The bending frequency δNS of dinitrogen sulfide (N2S): A theoretical analysis demonstrating the importance of Coriolis coupling terms

Abstract

There exists a discrepancy between theory and experiment for the N2S bending vibrational frequency. Ab initio molecular electronic structure theory has been used in order to investigate the electronic ground state of the dinitrogen sulfide (N2S) molecule. Self-consistent field (SCF), configuration interaction with single and double excitations (CISD), coupled cluster with single and double excitations (CCSD) wave functions were employed using the three basis sets, the double zeta plus polarization (DZP), triple zeta plus double polarization (TZ2P), and TZ2P with one set of higher angular momentum polarization functions (TZ2Pf).

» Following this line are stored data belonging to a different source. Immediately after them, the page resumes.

File: src/design/kcc_pkg.sv
// ----------------------------------------------------------------------------
// kcc_pkg: shared types and constants for the key click classifier
// Holds tick counter sizing, the click phase and event code types, and the
// configuration register indexes.
// ----------------------------------------------------------------------------
`default_nettype none

package kcc_pkg;

  // Width of the press and release tick counters (4 to 16).
  localparam int TICK_COUNT_BITS = 8;
  localparam int CFG_DATA_W      = 8;
  localparam int CFG_INDEX_W     = 2;
  localparam int CLICK_W         = 3;
  localparam int EVENT_W         = 3;

  // Counters and thresholds are compared at the wider of the two widths.
  localparam int CMP_W = (TICK_COUNT_BITS > CFG_DATA_W) ? TICK_COUNT_BITS : CFG_DATA_W;

  localparam logic [TICK_COUNT_BITS-1:0] TICK_MAX  = '1;
  localparam logic [CLICK_W-1:0]         CLICK_MAX = '1;

  // Reset values of the configuration registers.
  localparam logic [CFG_DATA_W-1:0] FILTER_RST = CFG_DATA_W'(2);
  localparam logic [CFG_DATA_W-1:0] LONG_RST   = CFG_DATA_W'(150);
  localparam logic [CFG_DATA_W-1:0] GAP_RST    = CFG_DATA_W'(30);

  typedef enum logic [CFG_INDEX_W-1:0] {
    CFG_FILTER = 2'd0,
    CFG_LONG   = 2'd1,
    CFG_GAP    = 2'd2,
    CFG_MULTI  = 2'd3
  } cfg_index_t;

  typedef enum logic [1:0] {
    PH_IDLE = 2'd0,
    PH_HELD = 2'd1,
    PH_GAP  = 2'd2
  } phase_t;

  typedef enum logic [EVENT_W-1:0] {
    EV_NONE   = 3'd0,
    EV_SINGLE = 3'd1,
    EV_DOUBLE = 3'd2,
    EV_TRIPLE = 3'd3,
    EV_LONG   = 3'd4
  } event_t;

endpackage

`default_nettype wire

File: src/design/key_click_classifier.sv
// ----------------------------------------------------------------------------
// key_click_classifier: debounced click, multi-click and long-press detector
// Takes one key level sample per transfer and returns one event code per
// sample: none, single, double or triple click, or long press.
// ----------------------------------------------------------------------------
//
//   Channel  Dir  Handshake            Payload
//   in_      in   in_valid / in_stall  in_key_level  (1 bit)
//   out_     out  out_valid/ out_stall out_event_code (3 bits)
//   cfg_     in   cfg_we               cfg_index (2 bits), cfg_wdata (8 bits)
//
// Each sample is classified in the cycle it is accepted, and its event code
// sits in the output register from the next cycle on.
// One sample per cycle is taken while the output register is empty or being
// drained; in_stall is high only while a held result is stalled.
// Reset (synchronous, rst_n low) clears all tick state and loads the
// register defaults: filter 2, long 150, gap 30, multi-click on.
// ----------------------------------------------------------------------------
`default_nettype none

module key_click_classifier (
  input  wire logic                          clk,
  input  wire logic                          rst_n,
  input  wire logic                          in_valid,
  output      logic                          in_stall,
  input  wire logic                          in_key_level,
  output      logic                          out_valid,
  input  wire logic                          out_stall,
  output      logic [kcc_pkg::EVENT_W-1:0]   out_event_code,
  input  wire logic                          cfg_we,
  input  wire logic [kcc_pkg::CFG_INDEX_W-1:0] cfg_index,
  input  wire logic [kcc_pkg::CFG_DATA_W-1:0]  cfg_wdata
);
  import kcc_pkg::*;

  // Configuration registers.
  logic [CFG_DATA_W-1:0] filter_ticks_r;
  logic [CFG_DATA_W-1:0] long_ticks_r;
  logic [CFG_DATA_W-1:0] gap_ticks_r;
  logic                  multi_click_enable_r;

  // Classifier state.
  logic [TICK_COUNT_BITS-1:0] press_ticks_r, press_ticks_nxt;
  logic [TICK_COUNT_BITS-1:0] release_ticks_r, release_ticks_nxt;
  phase_t                     phase_r, phase_nxt;
  logic                       long_reported_r, long_reported_nxt;
  logic [CLICK_W-1:0]         click_count_r, click_count_nxt;

  // Output register.
  logic   out_valid_r;
  event_t event_r;
  event_t event_nxt;

  logic in_xfer;

  logic [TICK_COUNT_BITS-1:0] press_inc;
  logic [TICK_COUNT_BITS-1:0] release_inc;
  logic                       filter_met, long_met, gap_met;
  phase_t                     phase_rel;

  // A new sample is taken unless a finished result is stalled.
  assign in_stall = out_valid_r && out_stall;
  assign in_xfer  = in_valid && !in_stall;

  // Saturating increments and threshold compares.
  assign press_inc   = (press_ticks_r == TICK_MAX) ? TICK_MAX : press_ticks_r + 1'b1;
  assign release_inc = (release_ticks_r == TICK_MAX) ? TICK_MAX : release_ticks_r + 1'b1;
  assign filter_met  = CMP_W'(press_inc) >= CMP_W'(filter_ticks_r);
  assign long_met    = CMP_W'(press_inc) >= CMP_W'(long_ticks_r);
  assign gap_met     = CMP_W'(release_inc) >= CMP_W'(gap_ticks_r);
  assign phase_rel   = (phase_r == PH_HELD) ? PH_GAP : phase_r;

  // Next state and event for one sample.
  always_comb begin
    press_ticks_nxt   = press_ticks_r;
    release_ticks_nxt = release_ticks_r;
    phase_nxt         = phase_r;
    long_reported_nxt = long_reported_r;
    click_count_nxt   = click_count_r;
    event_nxt         = EV_NONE;
    if (in_key_level) begin
      release_ticks_nxt = '0;
      press_ticks_nxt   = press_inc;
      if (filter_met) begin
        if (phase_r != PH_HELD) begin
          phase_nxt       = PH_HELD;
          click_count_nxt = (click_count_r == CLICK_MAX) ? CLICK_MAX
                                                         : click_count_r + 1'b1;
        end
        if (long_met && !long_reported_r) begin
          long_reported_nxt = 1'b1;
          event_nxt         = EV_LONG;
          click_count_nxt   = '0;
        end
      end
    end else begin
      press_ticks_nxt   = '0;
      long_reported_nxt = 1'b0;
      if (multi_click_enable_r) begin
        phase_nxt = phase_rel;
        if (phase_rel == PH_GAP) begin
          release_ticks_nxt = release_inc;
          if (gap_met) begin
            phase_nxt         = PH_IDLE;
            release_ticks_nxt = '0;
            click_count_nxt   = '0;
            // Four or more clicks give no event.
            if (click_count_r != '0 && click_count_r <= CLICK_W'(EV_TRIPLE)) begin
              event_nxt = event_t'(click_count_r);
            end
          end
        end
      end else begin
        phase_nxt         = PH_IDLE;
        release_ticks_nxt = '0;
        click_count_nxt   = '0;
        if (click_count_r != '0) begin
          event_nxt = EV_SINGLE;
        end
      end
    end
  end

  // Configuration writes.
  always_ff @(posedge clk) begin
    if (!rst_n) begin
      filter_ticks_r       <= FILTER_RST;
      long_ticks_r         <= LONG_RST;
      gap_ticks_r          <= GAP_RST;
      multi_click_enable_r <= 1'b1;
    end else if (cfg_we) begin
      unique case (cfg_index_t'(cfg_index))
        CFG_FILTER: filter_ticks_r       <= cfg_wdata;
        CFG_LONG:   long_ticks_r         <= cfg_wdata;
        CFG_GAP:    gap_ticks_r          <= cfg_wdata;
        CFG_MULTI:  multi_click_enable_r <= cfg_wdata[0];
        default:    ;
      endcase
    end
  end

  // State update on each input transfer.
  always_ff @(posedge clk) begin
    if (!rst_n) begin
      press_ticks_r   <= '0;
      release_ticks_r <= '0;
      phase_r         <= PH_IDLE;
      long_reported_r <= 1'b0;
      click_count_r   <= '0;
    end else if (in_xfer) begin
      press_ticks_r   <= press_ticks_nxt;
      release_ticks_r <= release_ticks_nxt;
      phase_r         <= phase_nxt;
      long_reported_r <= long_reported_nxt;
      click_count_r   <= click_count_nxt;
    end
  end

  // Output register: loads on input transfer, empties on output transfer.
  always_ff @(posedge clk) begin
    if (!rst_n) begin
      out_valid_r <= 1'b0;
    end else if (in_xfer) begin
      out_valid_r <= 1'b1;
    end else if (!out_stall) begin
      out_valid_r <= 1'b0;
    end
  end

  always_ff @(posedge clk) begin
    if (in_xfer) begin
      event_r <= event_nxt;
    end
  end

  assign out_valid      = out_valid_r;
  assign out_event_code = event_r;

endmodule

`default_nettype wire

File: config.mk
export PLATFORM = sky130hd
export DESIGN_NAME = key_click_classifier
export DESIGN_NICKNAME = d
export VERILOG_FILES = /design/src/design/kcc_pkg.sv /design/src/design/key_click_classifier.sv
export SDC_FILE = /design/constraint.sdc
export NUM_CORES = 1
export LEC_CHECK = 0
export ABC_AREA = 1
export BUFFER_PORTS_ARGS = -buffer_cell sky130_fd_sc_hd__buf_2
export CELL_PAD_IN_SITES_DETAIL_PLACEMENT = 0
export CELL_PAD_IN_SITES_GLOBAL_PLACEMENT = 2
export CORE_MARGIN = 4
export CORE_UTILIZATION = 35
export CTS_CLUSTER_SIZE = 20
export DETAILED_ROUTE_END_ITERATION = 7
export GPL_TIMING_DRIVEN = 0
export HOLD_SLACK_MARGIN = 0.12
export PLACE_DENSITY_LB_ADDON = 0.08
export SLEW_MARGIN = 40
export SYNTH_ARGS = -nofsm -noshare
export SYNTH_HDL_FRONTEND = slang
export SYNTH_SLANG_ARGS = --single-unit
File: constraint.sdc
create_clock -name clk -period 3.15 [get_ports clk]
set_input_delay 0.7875 -clock clk [delete_from_list [all_inputs] [get_ports clk]]
set_output_delay 0.7875 -clock clk [all_outputs]
set_load 0.005 [all_outputs]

For CCSD wave functions the connected triple excitations were included through perturbation theory [CCSD(T)]. Using the CCSD(T) method with the larger basis sets, experimental physical properties including bond lengths, rotational constant, centrifugal distortion constant, l-type doubling constant, vibrational frequencies, and isotopic shifts for the N–N stretching frequency have been reproduced with quantitative accuracy. This analysis proves the essential correctness of an earlier theoretical prediction of the N2S harmonic bending vibrational frequency.